I found this after coming across a book review for it and enjoying the review.
Aird, a great-great-niece (I think) of Peter McAuslan, spent apparently 18 years researching and writing the book. McAuslan was just your average European immigrant who came over with help from the Perpetual Emigration Fund. I found his story absolutely riveting. He joined the Church, and then within about five years after his conversion, escaped to California with an army escort protecting him and his family. The author gives terrific historical context and really creates a wonderful picture of what was going on in Europe at the time, making the LDS message especially appealing to McAuslan, and then what happens as Brigham Young tries to figure out how to run things.
In a nutshell, "Young abandons spirituality in favor of priesthood control and the practicalities of running the Mormon kingdom." McAuslan, over a period of years, reaches the point where he feels Young is an imposter who is abusing his priesthood power.
The violent and fanatical rhetoric of Young, as incorporated very effectively, by Aird from Journal of Discourses, personal journals, meeting minutes, etc, was super interesting although repulsive and awful as well.
The untempered sermons by Young and other apostles created an absolute train wreck in parts of Utah, resulting in a number of murders of those who either left the faith or wanted to leave, and even a number of people who just ended up being in the wrong place at the wrong time. Southern Utah County (Springville/Spanish Fork/Provo) which was where McAuslan had been settling, was especially bad. I enjoyed learning about the history of this region, where I have lived now for many years. Peter observed and experienced that he could not even hold a different opinion from other members of the local church or its leaders without having his life threatened. Eventually he was excommunicated from the Church.

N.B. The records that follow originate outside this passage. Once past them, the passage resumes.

## config.mk

```make
export PLATFORM = sky130hd
export DESIGN_NAME = temp_sensor_scratchpad_decode
export DESIGN_NICKNAME = d
export VERILOG_FILES = /design/src/rtl/tssd_pkg.sv /design/src/rtl/tssd_capture.sv /design/src/rtl/tssd_convert.sv /design/src/rtl/temp_sensor_scratchpad_decode.sv
export SDC_FILE = /design/constraint.sdc
export NUM_CORES = 1
export LEC_CHECK = 0
export BUFFER_PORTS_ARGS = -buffer_cell sky130_fd_sc_hd__buf_2
export CAP_MARGIN = 15
export CORE_UTILIZATION = 23
export CTS_CLUSTER_SIZE = 25
export DETAILED_ROUTE_END_ITERATION = 16
export GPL_TIMING_DRIVEN = 0
export MAX_ROUTING_LAYER = met4
export REMOVE_ABC_BUFFERS = 1
export SYNTH_ARGS = -nofsm -noshare
export SYNTH_HDL_FRONTEND = slang
export SYNTH_SLANG_ARGS = --single-unit
```

## constraint.sdc

```tcl
create_clock -name clk -period 3.9 [get_ports clk]
set_clock_uncertainty 0.2 [all_clocks]
set_input_delay 0.585 -clock clk [delete_from_list [all_inputs] [get_ports clk]]
set_output_delay 0.585 -clock clk [all_outputs]
set_load 0.02 [all_outputs]
```
--- src/design/adsr_pkg.sv ---
package adsr_pkg;

	// field and state widths
	localparam int DUR_W   = 22;
	localparam int SMP_W   = 16;
	localparam int LVL_W   = 16;
	localparam int TICK_W  = DUR_W + 1;
	localparam int CFG_ADDR_W = 3;

	// serial multiplier: multiplicand x one multiplier bit per cycle
	localparam int MUL_A_W   = (TICK_W > LVL_W) ? TICK_W : LVL_W;
	localparam int MUL_B_W   = LVL_W;
	localparam int PROD_W    = MUL_A_W + MUL_B_W;
	localparam int MUL_CNT_W = $clog2(MUL_B_W);

	// serial divider: one quotient bit per cycle
	localparam int QUO_W     = LVL_W;
	localparam int REM_W     = PROD_W - QUO_W;
	localparam int DIV_CNT_W = $clog2(QUO_W);

	localparam logic [LVL_W-1:0] FULL_SCALE = {LVL_W{1'b1}};

	typedef enum logic [CFG_ADDR_W-1:0] {
		REG_ATTACK  = 3'd0,
		REG_DECAY   = 3'd1,
		REG_SUSTAIN = 3'd2,
		REG_RELEASE = 3'd3,
		REG_VOLUME  = 3'd4
	} reg_idx_t;

	typedef enum logic [1:0] {
		MODE_SAMPLE  = 2'd0,
		MODE_TRIGGER = 2'd1,
		MODE_RELEASE = 2'd2
	} mode_t;

	typedef struct packed {
		logic busy;
		logic done;
	} unit_stat_t;

	// x / 65535 for x <= 65535*65535: x = q*65536 + lo = q*65535 + (q + lo)
	function automatic logic [LVL_W-1:0] div_full_scale(input logic [2*LVL_W-1:0] x);
		logic [LVL_W-1:0] q;
		logic [LVL_W:0]   r;
		q = x[2*LVL_W-1:LVL_W];
		r = {1'b0, x[LVL_W-1:0]} + {1'b0, q};
		div_full_scale = q + ((r >= {1'b0, FULL_SCALE}) ? LVL_W'(1) : LVL_W'(0));
	endfunction

endpackage

--- src/design/adsr_mul.sv ---
module adsr_mul (
	input  logic                          clk,
	input  logic                          arst_n,
	input  logic                          start,
	input  logic [adsr_pkg::MUL_A_W-1:0]  a,
	input  logic [adsr_pkg::MUL_B_W-1:0]  b,
	output adsr_pkg::unit_stat_t          stat,
	output logic [adsr_pkg::PROD_W-1:0]   product
);

	// {partial high word, remaining multiplier bits}
	logic [adsr_pkg::PROD_W-1:0]          p_q;
	logic [adsr_pkg::MUL_A_W-1:0]         a_q;
	logic [adsr_pkg::MUL_CNT_W-1:0]       cnt_q;
	logic                                 busy_q;
	logic                                 done_q;
	logic [adsr_pkg::MUL_A_W:0]           hi_c;

	always_comb begin
		hi_c = {1'b0, p_q[adsr_pkg::PROD_W-1:adsr_pkg::MUL_B_W]};
		if (p_q[0]) begin
			hi_c = hi_c + {1'b0, a_q};
		end
	end

	always_ff @(posedge clk or negedge arst_n) begin
		if (!arst_n) begin
			busy_q <= 1'b0;
			done_q <= 1'b0;
			cnt_q  <= '0;
		end else begin
			done_q <= 1'b0;
			if (start) begin
				busy_q <= 1'b1;
				cnt_q  <= adsr_pkg::MUL_CNT_W'(adsr_pkg::MUL_B_W - 1);
			end else if (busy_q) begin
				cnt_q <= cnt_q - 1'b1;
				if (cnt_q == '0) begin
					busy_q <= 1'b0;
					done_q <= 1'b1;
				end
			end
		end
	end

	always_ff @(posedge clk) begin
		if (start) begin
			a_q <= a;
			p_q <= {{adsr_pkg::MUL_A_W{1'b0}}, b};
		end else if (busy_q) begin
			p_q <= {hi_c, p_q[adsr_pkg::MUL_B_W-1:1]};
		end
	end

	assign stat.busy = busy_q;
	assign stat.done = done_q;
	assign product   = p_q;

endmodule

--- src/design/adsr_div.sv ---
module adsr_div (
	input  logic                          clk,
	input  logic                          arst_n,
	input  logic                          start,
	input  logic [adsr_pkg::PROD_W-1:0]   num,
	input  logic [adsr_pkg::DUR_W-1:0]    den,
	output adsr_pkg::unit_stat_t          stat,
	output logic [adsr_pkg::QUO_W-1:0]    quo
);

	// restoring division; caller guarantees num < den * 2^QUO_W and den != 0
	logic [adsr_pkg::REM_W-1:0]       r_q;
	logic [adsr_pkg::QUO_W-1:0]       n_q;
	logic [adsr_pkg::DUR_W-1:0]       den_q;
	logic [adsr_pkg::DIV_CNT_W-1:0]   cnt_q;
	logic                             busy_q;
	logic                             done_q;
	logic [adsr_pkg::REM_W:0]         t_c;
	logic [adsr_pkg::REM_W:0]         d_c;
	logic                             ge_c;
	logic [adsr_pkg::REM_W-1:0]       r_c;

	always_comb begin
		t_c  = {r_q, n_q[adsr_pkg::QUO_W-1]};
		d_c  = (adsr_pkg::REM_W + 1)'(den_q);
		ge_c = (t_c >= d_c);
		r_c  = ge_c ? adsr_pkg::REM_W'(t_c - d_c) : adsr_pkg::REM_W'(t_c);
	end

	always_ff @(posedge clk or negedge arst_n) begin
		if (!arst_n) begin
			busy_q <= 1'b0;
			done_q <= 1'b0;
			cnt_q  <= '0;
		end else begin
			done_q <= 1'b0;
			if (start) begin
				busy_q <= 1'b1;
				cnt_q  <= adsr_pkg::DIV_CNT_W'(adsr_pkg::QUO_W - 1);
			end else if (busy_q) begin
				cnt_q <= cnt_q - 1'b1;
				if (cnt_q == '0) begin
					busy_q <= 1'b0;
					done_q <= 1'b1;
				end
			end
		end
	end

	// numerator low bits shift out on top while quotient bits shift in below
	always_ff @(posedge clk) begin
		if (start) begin
			r_q   <= num[adsr_pkg::PROD_W-1:adsr_pkg::QUO_W];
			n_q   <= num[adsr_pkg::QUO_W-1:0];
			den_q <= den;
		end else if (busy_q) begin
			r_q <= r_c;
			n_q <= {n_q[adsr_pkg::QUO_W-2:0], ge_c};
		end
	end

	assign stat.busy = busy_q;
	assign stat.done = done_q;
	assign quo       = n_q;

endmodule

--- src/design/adsr_envelope_generator.sv ---
// sample transaction: the sequencer runs setup, numerator product (bit-serial multiplier),
// divide (bit-serial divider), scale and gain when the level needs a division (attack,
// decay, release ramps), else setup, scale and gain, then loads the output register when
// it is free and returns to idle for the next item; trigger and release never leave idle
// arst_n clears envelope phase (idle), tick count, sequencer and output valid at once;
// registers reset to attack/decay/release 0, sustain and volume 65535
module adsr_envelope_generator (
	input  logic                              clk,
	input  logic                              arst_n,
	input  logic                              cfg_we,
	input  logic [adsr_pkg::CFG_ADDR_W-1:0]   cfg_addr,
	input  logic [adsr_pkg::DUR_W-1:0]        cfg_wdata,
	input  logic                              s_axis_tvalid,
	output logic                              s_axis_tready,
	input  logic [adsr_pkg::SMP_W-1:0]        s_axis_tdata,  // [15:0] source_sample
	input  logic [1:0]                        s_axis_tuser,  // [1:0] mode
	output logic                              m_axis_tvalid,
	input  logic                              m_axis_tready,
	output logic [adsr_pkg::LVL_W-1:0]        m_axis_tdata   // [15:0] shaped_sample
);

	typedef enum logic [4:0] {
		PH_IDLE    = 5'b00001,
		PH_ATTACK  = 5'b00010,
		PH_DECAY   = 5'b00100,
		PH_SUSTAIN = 5'b01000,
		PH_RELEASE = 5'b10000
	} phase_t;

	typedef enum logic [6:0] {
		ST_IDLE  = 7'b0000001,
		ST_SETUP = 7'b0000010,
		ST_NUM   = 7'b0000100,
		ST_DIV   = 7'b0001000,
		ST_SCALE = 7'b0010000,
		ST_GAIN  = 7'b0100000,
		ST_OUT   = 7'b1000000
	} st_t;

	logic [adsr_pkg::DUR_W-1:0]   attack_q;
	logic [adsr_pkg::DUR_W-1:0]   decay_q;
	logic [adsr_pkg::LVL_W-1:0]   sustain_q;
	logic [adsr_pkg::DUR_W-1:0]   release_q;
	logic [adsr_pkg::LVL_W-1:0]   volume_q;

	phase_t                       phase_q;
	logic [adsr_pkg::TICK_W-1:0]  tick_q;
	st_t                          state_q;
	logic                         out_valid_q;
	logic [adsr_pkg::LVL_W-1:0]   out_data_q;

	// per-sample operands
	logic [adsr_pkg::LVL_W-1:0]   m_q;
	logic [adsr_pkg::TICK_W-1:0]  t_q;
	logic [adsr_pkg::DUR_W-1:0]   den_q;
	logic [adsr_pkg::LVL_W-1:0]   base_q;
	logic                         neg_q;
	logic                         div_q;
	logic [adsr_pkg::SMP_W-1:0]   sample_q;

	// envelope step decided at acceptance
	phase_t                       env_phase_c;
	logic [adsr_pkg::TICK_W-1:0]  env_tick_c;
	logic [adsr_pkg::LVL_W-1:0]   env_m_c;
	logic [adsr_pkg::DUR_W-1:0]   env_den_c;
	logic [adsr_pkg::LVL_W-1:0]   env_base_c;
	logic                         env_neg_c;
	logic                         env_div_c;
	logic [adsr_pkg::TICK_W-1:0]  tick_inc_c;

	logic                         in_acc_c;
	logic                         load_out_c;
	logic [adsr_pkg::LVL_W-1:0]   quo_c;
	logic [adsr_pkg::LVL_W-1:0]   level_c;

	logic                         mul_start_c;
	logic [adsr_pkg::MUL_A_W-1:0] mul_a_c;
	logic [adsr_pkg::MUL_B_W-1:0] mul_b_c;
	adsr_pkg::unit_stat_t         mul_stat;
	logic [adsr_pkg::PROD_W-1:0]  mul_prod;
	logic                         div_start_c;
	adsr_pkg::unit_stat_t         div_stat;
	logic [adsr_pkg::QUO_W-1:0]   div_quo;
	logic [adsr_pkg::LVL_W-1:0]   prod_scaled_c;

	assign s_axis_tready = (state_q == ST_IDLE);
	assign in_acc_c      = s_axis_tvalid && s_axis_tready;
	assign load_out_c    = (state_q == ST_OUT) && (!out_valid_q || m_axis_tready);
	assign tick_inc_c    = tick_q + 1'b1;
	assign prod_scaled_c = adsr_pkg::div_full_scale(mul_prod[2*adsr_pkg::LVL_W-1:0]);

	always_comb begin
		env_phase_c = phase_q;
		env_tick_c  = tick_inc_c;
		env_m_c     = adsr_pkg::FULL_SCALE;
		env_den_c   = attack_q;
		env_base_c  = '0;
		env_neg_c   = 1'b1;
		env_div_c   = 1'b0;
		unique case (phase_q)
			PH_ATTACK: begin
				if (tick_q > adsr_pkg::TICK_W'(attack_q)) begin
					// first decay tick: full level
					env_phase_c = PH_DECAY;
					env_tick_c  = adsr_pkg::TICK_W'(1);
					env_base_c  = adsr_pkg::FULL_SCALE;
				end else begin
					env_neg_c = 1'b0;
					env_div_c = (attack_q != '0);
				end
			end
			PH_DECAY: begin
				env_base_c = adsr_pkg::FULL_SCALE;
				if (tick_q > adsr_pkg::TICK_W'(decay_q)) begin
					env_phase_c = PH_SUSTAIN;
					env_tick_c  = adsr_pkg::TICK_W'(1);
					env_base_c  = sustain_q;
				end else begin
					env_m_c   = adsr_pkg::FULL_SCALE - sustain_q;
					env_den_c = decay_q;
					env_div_c = (decay_q != '0);
				end
			end
			PH_SUSTAIN: begin
				env_base_c = sustain_q;
			end
			PH_RELEASE: begin
				if (tick_q > adsr_pkg::TICK_W'(release_q)) begin
					env_phase_c = PH_IDLE;
					env_tick_c  = adsr_pkg::TICK_W'(1);
				end else begin
					env_base_c = sustain_q;
					env_m_c    = sustain_q;
					env_den_c  = release_q;
					env_div_c  = (release_q != '0);
				end
			end
			default: begin
				// idle: level zero, envelope untouched
				env_tick_c = tick_q;
			end
		endcase
	end

	assign quo_c   = div_q ? div_quo : '0;
	assign level_c = neg_q ? (base_q - quo_c) : quo_c;

	always_comb begin
		mul_start_c = 1'b0;
		mul_a_c     = adsr_pkg::MUL_A_W'(sample_q);
		mul_b_c     = level_c;
		div_start_c = 1'b0;
		unique case (state_q)
			ST_SETUP: begin
				mul_start_c = 1'b1;
				if (div_q) begin
					mul_a_c = adsr_pkg::MUL_A_W'(t_q);
					mul_b_c = m_q;
				end
			end
			ST_NUM: begin
				div_start_c = mul_stat.done;
			end
			ST_DIV: begin
				mul_start_c = div_stat.done;
			end
			ST_SCALE: begin
				mul_start_c = mul_stat.done;
				mul_a_c     = adsr_pkg::MUL_A_W'(prod_scaled_c);
				mul_b_c     = volume_q;
			end
			default: begin
			end
		endcase
	end

	adsr_mul u_mul (
		.clk     (clk),
		.arst_n  (arst_n),
		.start   (mul_start_c),
		.a       (mul_a_c),
		.b       (mul_b_c),
		.stat    (mul_stat),
		.product (mul_prod)
	);

	adsr_div u_div (
		.clk    (clk),
		.arst_n (arst_n),
		.start  (div_start_c),
		.num    (mul_prod),
		.den    (den_q),
		.stat   (div_stat),
		.quo    (div_quo)
	);

	always_ff @(posedge clk or negedge arst_n) begin
		if (!arst_n) begin
			attack_q  <= '0;
			decay_q   <= '0;
			sustain_q <= adsr_pkg::FULL_SCALE;
			release_q <= '0;
			volume_q  <= adsr_pkg::FULL_SCALE;
		end else if (cfg_we) begin
			unique case (cfg_addr)
				adsr_pkg::REG_ATTACK:  attack_q  <= cfg_wdata;
				adsr_pkg::REG_DECAY:   decay_q   <= cfg_wdata;
				adsr_pkg::REG_SUSTAIN: sustain_q <= cfg_wdata[adsr_pkg::LVL_W-1:0];
				adsr_pkg::REG_RELEASE: release_q <= cfg_wdata;
				adsr_pkg::REG_VOLUME:  volume_q  <= cfg_wdata[adsr_pkg::LVL_W-1:0];
				default: begin
				end
			endcase
		end
	end

	always_ff @(posedge clk or negedge arst_n) begin
		if (!arst_n) begin
			phase_q     <= PH_IDLE;
			tick_q      <= '0;
			state_q     <= ST_IDLE;
			out_valid_q <= 1'b0;
		end else begin
			if (load_out_c) begin
				out_valid_q <= 1'b1;
			end else if (m_axis_tready) begin
				out_valid_q <= 1'b0;
			end
			unique case (state_q)
				ST_IDLE: begin
					if (in_acc_c) begin
						unique case (s_axis_tuser)
							adsr_pkg::MODE_TRIGGER: begin
								phase_q <= PH_ATTACK;
								tick_q  <= '0;
							end
							adsr_pkg::MODE_RELEASE: begin
								if (phase_q == PH_ATTACK || phase_q == PH_DECAY ||
								    phase_q == PH_SUSTAIN) begin
									phase_q <= PH_RELEASE;
									tick_q  <= '0;
								end
							end
							adsr_pkg::MODE_SAMPLE: begin
								phase_q <= env_phase_c;
								tick_q  <= env_tick_c;
								state_q <= ST_SETUP;
							end
							default: begin
							end
						endcase
					end
				end
				ST_SETUP: begin
					state_q <= div_q ? ST_NUM : ST_SCALE;
				end
				ST_NUM: begin
					if (mul_stat.done) begin
						state_q <= ST_DIV;
					end
				end
				ST_DIV: begin
					if (div_stat.done) begin
						state_q <= ST_SCALE;
					end
				end
				ST_SCALE: begin
					if (mul_stat.done) begin
						state_q <= ST_GAIN;
					end
				end
				ST_GAIN: begin
					if (mul_stat.done) begin
						state_q <= ST_OUT;
					end
				end
				ST_OUT: begin
					if (load_out_c) begin
						state_q <= ST_IDLE;
					end
				end
				default: begin
					state_q <= ST_IDLE;
				end
			endcase
		end
	end

	always_ff @(posedge clk) begin
		if (in_acc_c) begin
			m_q      <= env_m_c;
			t_q      <= tick_q;
			den_q    <= env_den_c;
			base_q   <= env_base_c;
			neg_q    <= env_neg_c;
			div_q    <= env_div_c;
			sample_q <= s_axis_tdata;
		end
		if (load_out_c) begin
			out_data_q <= prod_scaled_c;
		end
	end

	assign m_axis_tvalid = out_valid_q;
	assign m_axis_tdata  = out_data_q;

`ifndef SYNTHESIS
	a_ready_units_free: assert property (@(posedge clk) disable iff (!arst_n)
		s_axis_tready |-> (!mul_stat.busy && !div_stat.busy))
		else $error("input ready while an arithmetic unit is busy");

	a_mul_done_state: assert property (@(posedge clk) disable iff (!arst_n)
		mul_stat.done |-> (state_q == ST_NUM || state_q == ST_SCALE || state_q == ST_GAIN))
		else $error("multiplier finished outside a multiply step");

	a_div_done_state: assert property (@(posedge clk) disable iff (!arst_n)
		div_stat.done |-> (state_q == ST_DIV))
		else $error("divider finished outside the divide step");

	a_out_no_overwrite: assert property (@(posedge clk) disable iff (!arst_n)
		(m_axis_tvalid && !m_axis_tready) |=> (m_axis_tvalid && $stable(m_axis_tdata)))
		else $error("pending result overwritten");
`endif

endmodule
--- config.mk ---
export PLATFORM = sky130hd
export DESIGN_NAME = adsr_envelope_generator
export DESIGN_NICKNAME = d
export VERILOG_FILES = /design/src/design/adsr_pkg.sv /design/src/design/adsr_mul.sv /design/src/design/adsr_div.sv /design/src/design/adsr_envelope_generator.sv
export SDC_FILE = /design/constraint.sdc
export NUM_CORES = 1
export LEC_CHECK = 0
export ABC_AREA = 1
export BUFFER_PORTS_ARGS = -buffer_cell sky130_fd_sc_hd__buf_2
export CAP_MARGIN = 20
export CORE_MARGIN = 5
export CORE_UTILIZATION = 51
export CTS_CLUSTER_SIZE = 10
export DETAILED_ROUTE_END_ITERATION = 12
export PLACE_DENSITY = 0.69
export SLEW_MARGIN = 20
export SYNTH_ARGS = -nofsm -noshare
export SYNTH_HDL_FRONTEND = slang
export SYNTH_SLANG_ARGS = --single-unit
--- constraint.sdc ---
create_clock -name clk -period 3.5 [get_ports clk]
set_input_delay 0.175 -clock clk [delete_from_list [all_inputs] [get_ports clk]]
set_output_delay 0.175 -clock clk [all_outputs]
set_load 0.05 [all_outputs]
==> reports/results.tsv <==
stage	metric	value	unit
outcome	status	finished, violations left	
outcome	failing checks	negative setup slack	
yosys	Net Count, Synth	2979	
placement	Detailed Place HPWL	50.7	mm
global_routing	GRT Residual Overflow	0	
floorplan	Die X	222	um
setup_path	reg-to-reg slack, setup	-100	ps
setup_path	most frequent CP cell	nand2_2	
clock_network	clock root cell	clkbuf_16	
setup_path	Crit-path slowest cell	edfxtp_1	
timing	period utilisation layout	103	%
pwr	combinational share of power	48.2	%
pwr	cell-internal power	12.8	mW
pwr	sequential share of power	31.6	%
setup_path	crit-path max FO	4	
setup_path	worst r2r dst	u_mul.a_q[14]	
clock_network	Clock Sinks	380	
global_routing	initial antenna violation count	1	
clock_network	htree depth	2	
min_path	Hold Path Depth	3	
yosys	register area share after synthesis	46.0	%
floorplan	Rows	77	
setup_path	startpoint types	flop	
yosys	Post-synth EDFFs	211	
timing	PnR worst setup slack	-96.7	ps
pwr	power per cell area	851	nW/um^2
timing	Fin Clk Skew	22.2	ps
pwr	Pwr Total	22.6	mW
yosys	Post-synth ARST share	38.4	%
pwr	maximum vdd ir drop	0.642	mV
timing	RSZ-0062 raised after global routing	yes	
global_routing	first-pass GRT wire length	106	mm
pwr	Net Switching	9.74	mW
finish	fin nets	3179	
clock_network	clock tree from TritonCTS	done	
timing	Fin. Hold Viols	0	
drt	DRT iter0 DRCs	1779	
finish	final core occ	60.0	%
drt	post-DR wirelength/cell	18.7	um
yosys	Post-Syn Area	22800	um^2
floorplan	die height	222	um
timing	Min Hold Slack	18.6	ps
finish	layout cell share with drive strength beyond 1	12.2	%
floorplan	core area	44200	um^2
floorplan	# IOs	66	
drt	Vias	20121	
clock_network	Clock Pin Slew Worst Setup and Hold Paths	60	ps
setup_path	crit end category	flop	
clock_network	CTS Buf Count	46	
placement	GPL Wtd Cong	0.989	
timing	fin. max-slew vios	0	
yosys	#FFs+latches synth	380	
global_routing	number of global-route vias before repair	19249	
pwr	Clk pwr share	20.1	%
drt	via/cell ratio	5.57	
drt	final WL	67.5	mm
setup_path	R2R depth	26	
placement	port bufs	65	
run	max-cap violations	0	
min_path	Hold Path End	release_q[10]	
finish	area grow syn2layout	16.2	%
drt	DR pass1 iterations	5	
yosys	Post-Synthesis Cells	2780	
timing	slew of the pin with the lowest slew margin	960	ps
setup_path	CP Data Required Time	3940	ps
yosys	YS warnings	0	
global_routing	largest net degree at the start of global routing	98	
floorplan	die area	49100	um^2
yosys	Avg Inst Size Synth	8.21	um^2
min_path	Hold WC Path Type	input pin to flop	
global_routing	Total GRT Usage	26.8	%
timing	# setup viols final	4	
setup_path	CP max stage delay	360	ps
timing	FMAX	278	MHz
clock_network	Max Root-Sink Buffers	3	
setup_path	RR Startpoint	u_mul.product[0]	
timing	Max transition margin	35.9	%
pwr	leak pwr	12.2	nW
yosys	top_reg_cell synth	edfxtp_1	
setup_path	WP data arrival	4040	ps
drt	drc violations	0	
yosys	Yosys cell types	58	
setup_path	Worst Setup Path Type	flop to flop	
drt	antenna-violating nets left	0	
timing	Tmin final	3600	ps
floorplan	Initial Util	51.6	%
clock_network	later-pin clock latency in the skew report	590	ps
pwr	Net Sw Frac	43.1	%
min_path	Hold Crit Start	cfg_wdata[10]	
## through the flow
step / setup slack [ps] / instance area, um^2 / setup TNS, ps / cells
floorplan: 63.5 / 22800 / 0 / 2780
global placement: -326 / 24300 / -1110 / 3465
detailed placement: -416 / 24400 / -1920 / 3466
CTS: -225 / 26300 / -979 / 3597
global route: -365 / 26500 / -3870 / 3609
finish: -96.7 / 26500 / -239 / 3610
## state kept, by name, summed over array words and instances, names as in the netlist, 22 cells and up
signal	cells
release_q	22
u_div.r_q	23
attack_q	22
tick_q	23
t_q	23
den_q	22
u_mul.a_q	23
u_div.den_q	22
u_mul.product	39
decay_q	22
## worst max path at each step
stage / startpoint / end / slack, ps / cells after the start
after global routing: u_mul.product[0] / u_mul.a_q[14] / -370 / 23
after global placement: u_mul.product[0] / u_mul.a_q[14] / -330 / 26
after detailed placement: u_mul.product[0] / u_mul.a_q[14] / -420 / 26
after CTS: u_mul.product[0] / u_mul.a_q[14] / -220 / 26
after floorplan: u_mul.product[16] / u_mul.a_q[14] / 60 / 26
final: u_mul.product[0] / u_mul.a_q[14] / -100 / 26
## timing repair
item                                   4_1_cts  5_1_grt
setup buffers                                9       10
setup endpoints to repair                   15       20
endpoints found under the hold margin      163        1
pin swaps                                   19       20
hold buffers                                38        1
gates resized for setup                     24       21
## area by class of cell
class	count	area, um^2
Fill cell	3908	17700
Timing Repair Buffer	222	1660
Inverter	371	1390
Clock inverter	7	115
Sequential cell	380	10500
Multi-Input combinational cell	1959	10800
Antenna cell	1	2.50
Clock buffer	78	1320
Tap cell	592	741
## logic make-up (layout without fill, tap and decap cells)
logic type	Yosys count	count (layout)	synth area share (%)
other cells	0	1	0
compound gates	550	550	13.4
flops	380	380	46.0
fa+ha+maj	151	151	8.41
xor+xnor	62	62	2.38
simple gates	1196	1196	22.3
buf+inv	441	678	7.50
## layer usage
layer	track usage, %	vias to the layer above	share of wire (%)
met5	0	-	0
met4	10.8	0	4.5
met3	4.57	169	6.9
met2	44.3	837	46
met1	35.4	9398	42
li1	-	9717	-
## Yosys cell counts, drive strengths merged, types with 15 or more instances
library cell / number / area share, %
nand2: 743 / 12
inv: 369 / 6.1
o21ai: 288 / 6.3
edfxtp: 211 / 28
nor2: 202 / 3.5
a21oi: 159 / 3.5
ha: 147 / 8.1
nand3: 138 / 3.3
dfrtp: 112 / 12
nand4: 49 / 1.5
xor2: 43 / 1.7
clkbuf: 41 / 0.68
dfstp: 34 / 3.9
nor3: 31 / 0.79
buf: 29 / 0.72
o22ai: 28 / 1.0
dfxtp: 23 / 2.0
xnor2: 19 / 0.73
nor4: 18 / 0.52
a21o: 15 / 0.49
## cells in the final DEF (no fill, tap or decap), types with 13 or more instances in the layout
| master | synthesis | final |
|---|---|---|
| nand2_1 | 739 | 732 |
| inv_1 | 354 | 352 |
| o21ai_0 | 267 | 266 |
| edfxtp_1 | 211 | 211 |
| nor2_1 | 193 | 185 |
| a21oi_1 | 158 | 155 |
| ha_1 | 147 | 140 |
| nand3_1 | 132 | 130 |
| dfrtp_1 | 112 | 112 |
| buf_4 | 3 | 112 |
| buf_2 | 23 | 64 |
| clkbuf_16 | 0 | 47 |
| nand4_1 | 46 | 46 |
| xor2_1 | 43 | 42 |
| dlygate4sd3_1 | 0 | 39 |
| dfstp_2 | 34 | 34 |
| clkbuf_1 | 40 | 28 |
| nor3_1 | 27 | 23 |
| dfxtp_1 | 23 | 23 |
| o21ai_1 | 21 | 22 |
| xnor2_1 | 19 | 19 |
| o22ai_1 | 18 | 18 |
| inv_2 | 15 | 17 |
| nor4_1 | 17 | 17 |
| a21o_1 | 15 | 15 |
| o211ai_1 | 13 | 13 |
## worst max-delay path: cells and delay by family, from the launching register on
family	cells	cell delay (ps)
buf+inv	2	110
simple gates	18	1720
xor+xnor	2	410
flops	1	360
fa+ha+maj	4	850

At the best opportunity he could, he leaves Utah for Camp Floyd with his family and a military escort for protection, settling in the Sacramento Valley and remaining there for the rest of his life. I think this is a wonderful book for anyone interested in learning about Utah history during about 1854-1861. I learned so much and also appreciated a personal history of a lay Mormon who ended up realizing that the Church wasn't right for him. Aird is not a member of the Church herself, and I felt like she was truly an outsider looking in---neither she or McAuslan harbor(ed) anti-LDS feelings towards the Church. Great read.